El hombre se encuentra continuamente ante una elección, ante la necesidad imperiosa de optar por sí mismo. No sería hombre si eso no fuera así. Y ello significa, en todo caso, renuncia. Toda acción cristiana es una renuncia; renuncia a no optar, a dejarse llevar, a la dolce vita, al disfrute, al libertinaje, a las mil posibilidades que yo tendría; renuncia a todo eso porque quiero una sola cosa. Por eso, en el fondo, la cuestión no es si debo someterme a una disciplina –si soy hombre, estoy bajo una disciplina, lo quiera o no–, sino cómo la asumo, y para qué fin y con qué ideal.
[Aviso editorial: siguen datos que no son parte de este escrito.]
===== src/rtl/multicycle_controller_pkg.sv =====
// cpu_defs: shared opcode, ALU, select and state encodings for the multi-cycle CPU.
package cpu_defs;
    localparam logic [3:0] OP_ADD  = 4'h0;
    localparam logic [3:0] OP_SUB  = 4'h1;
    localparam logic [3:0] OP_AND  = 4'h2;
    localparam logic [3:0] OP_OR   = 4'h3;
    localparam logic [3:0] OP_ADDI = 4'h4;
    localparam logic [3:0] OP_LW   = 4'h5;
    localparam logic [3:0] OP_SW   = 4'h6;
    localparam logic [3:0] OP_BEQ  = 4'h7;
    localparam logic [3:0] OP_BLT  = 4'h8;
    localparam logic [3:0] OP_JUMP = 4'h9;
    localparam logic [3:0] OP_HALT = 4'hF;

    localparam logic [2:0] ALU_IDLE = 3'b000;
    localparam logic [2:0] ALU_ADD  = 3'b001;
    localparam logic [2:0] ALU_SUB  = 3'b010;
    localparam logic [2:0] ALU_AND  = 3'b011;
    localparam logic [2:0] ALU_OR   = 3'b100;

    localparam logic [1:0] SRCA_A    = 2'b00;
    localparam logic [1:0] SRCA_PC   = 2'b01;
    localparam logic [1:0] SRCA_ZERO = 2'b10;
    localparam logic [1:0] SRCB_B    = 2'b00;
    localparam logic [1:0] SRCB_IMM  = 2'b01;
    localparam logic [1:0] SRCB_TWO  = 2'b10;
    localparam logic       PCSRC_ALU    = 1'b0;
    localparam logic       PCSRC_ALUOUT = 1'b1;

    typedef enum logic [3:0] {
        S_FETCH    = 4'd0,
        S_DECODE   = 4'd1,
        S_EXEC_R   = 4'd2,
        S_EXEC_I   = 4'd3,
        S_ALU_WB   = 4'd4,
        S_MEM_ADDR = 4'd5,
        S_MEM_RD   = 4'd6,
        S_MEM_WB   = 4'd7,
        S_MEM_WR   = 4'd8,
        S_BRANCH   = 4'd9,
        S_JUMP     = 4'd10,
        S_HALT     = 4'd11
    } state_t;

    typedef struct packed {
        logic [2:0] alu_op;
        logic [1:0] src_a;
        logic [1:0] src_b;
        logic       pc_src;
        logic       pc_write;
        logic       ir_write;
        logic       iord;
        logic       mem_read;
        logic       mem_write;
        logic       reg_write;
        logic       mem_to_reg;
    } ctrl_t;
endpackage


===== src/rtl/ctrl_decode.sv =====
// ctrl_decode: combinational state/opcode/flag lookup producing the datapath control word.
module ctrl_decode
    import cpu_defs::*;
(
    input  state_t     i_state,
    input  logic [3:0] i_opcode,
    input  logic       i_zero,
    input  logic       i_negative,
    input  logic       i_mem_ready,
    output ctrl_t      o_ctrl
);
    always_comb begin
        o_ctrl = '0;
        case (i_state)
            S_FETCH: begin
                o_ctrl.mem_read = 1'b1;
                if (i_mem_ready) begin
                    o_ctrl.ir_write = 1'b1;
                    o_ctrl.pc_write = 1'b1;
                    o_ctrl.src_a    = SRCA_PC;
                    o_ctrl.src_b    = SRCB_TWO;
                    o_ctrl.alu_op   = ALU_ADD;
                    o_ctrl.pc_src   = PCSRC_ALU;
                end
            end
            S_DECODE: begin
                o_ctrl.src_a  = SRCA_PC;
                o_ctrl.src_b  = SRCB_IMM;
                o_ctrl.alu_op = ALU_ADD;
            end
            S_EXEC_R: o_ctrl.alu_op = (i_opcode == OP_SUB) ? ALU_SUB :
                                      (i_opcode == OP_AND) ? ALU_AND :
                                      (i_opcode == OP_OR)  ? ALU_OR  : ALU_ADD;
            S_EXEC_I, S_MEM_ADDR: begin
                o_ctrl.src_b  = SRCB_IMM;
                o_ctrl.alu_op = ALU_ADD;
            end
            S_ALU_WB: o_ctrl.reg_write = 1'b1;
            S_MEM_RD: begin
                o_ctrl.mem_read = 1'b1;
                o_ctrl.iord     = 1'b1;
            end
            S_MEM_WB: begin
                o_ctrl.reg_write  = 1'b1;
                o_ctrl.mem_to_reg = 1'b1;
            end
            S_MEM_WR: begin
                o_ctrl.mem_write = 1'b1;
                o_ctrl.iord      = 1'b1;
            end
            S_BRANCH: begin
                o_ctrl.alu_op   = ALU_SUB;
                o_ctrl.pc_src   = PCSRC_ALUOUT;
                o_ctrl.pc_write = (i_opcode == OP_BLT) ? i_negative : i_zero;
            end
            S_JUMP: begin
                o_ctrl.pc_src   = PCSRC_ALUOUT;
                o_ctrl.pc_write = 1'b1;
            end
            default: ;
        endcase
    end
endmodule
File: config.mk
export PLATFORM = sky130hd
export DESIGN_NAME = lane_serializer
export DESIGN_NICKNAME = d
export VERILOG_FILES = /design/src/rtl/lane_serializer.sv
export SDC_FILE = /design/constraint.sdc
export NUM_CORES = 1
export LEC_CHECK = 0
export BUFFER_PORTS_ARGS = -buffer_cell sky130_fd_sc_hd__buf_2
export CAP_MARGIN = 5
export CORE_MARGIN = 2
export CORE_UTILIZATION = 53
export DETAILED_ROUTE_END_ITERATION = 10
export PLACE_DENSITY = 0.82
export SLEW_MARGIN = 0
export SYNTH_ARGS = -nofsm -noshare
export SYNTH_HDL_FRONTEND = slang
export SYNTH_SLANG_ARGS = --single-unit
File: constraint.sdc
create_clock -name clk_8f -period 3.3 [get_ports clk_8f]
set_input_delay 0.33 -clock clk_8f [delete_from_list [all_inputs] [get_ports clk_8f]]
set_output_delay 0.33 -clock clk_8f [all_outputs]
set_load 0.005 [all_outputs]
Hablando a grandes rasgos diríamos que existen tres posibles ideales de ese tipo. Uno es la idea del hombre. Y la idea del hombre es la altura con la que él descuella sobre lo no humano, la altura de su espíritu y de su libertad sobre todo lo que en él es naturaleza, sobre todo aquello a lo que podrían arrastrarle sus instintos. Entendimiento significa, eo ipso, siempre libertad. No hay posibilidad alguna de pensar sin libertad. De ahí que el pensamiento sea inseparable de la decisión. Y merced a esa altura, a ese señorío con el que el hombre ha sido distinguido como soberano del mundo –como se nos dice ya en el primer capítulo de la Sagrada Escritura– tiene el hombre su nobleza frente a la bajeza; eso le hace diferente. La idea de hombre. En segundo lugar está la idea de prestación, de la obra; si se quiere, de la misión, esa maravillosa propiedad del hombre de poner algo en el mundo, de cambiar el mundo, de servir a una causa y de gastar todas sus fuerzas en una obra. Existe, además, un tercer aspecto que comienza a resplandecer en el ámbito cristiano, por lo que lo dejaremos para más adelante. Es la idea del amor. Éste, si es auténtico, apunta siempre a un tú. Quiere al tú y no al yo. Por eso, en lo más profundo, el amor es siempre renuncia.
Si nos fijamos en esos tres ideales, podemos ver que la renuncia apunta siempre, de modo razonable, a algo positivo. Cuando veo la imagen del hombre, quiero el valor supremo. Cuando veo la imagen de la prestación, quiero la acción más poderosa. Cuando tengo ante mí la imagen del amor, entonces quiero el don mayor, el más valioso.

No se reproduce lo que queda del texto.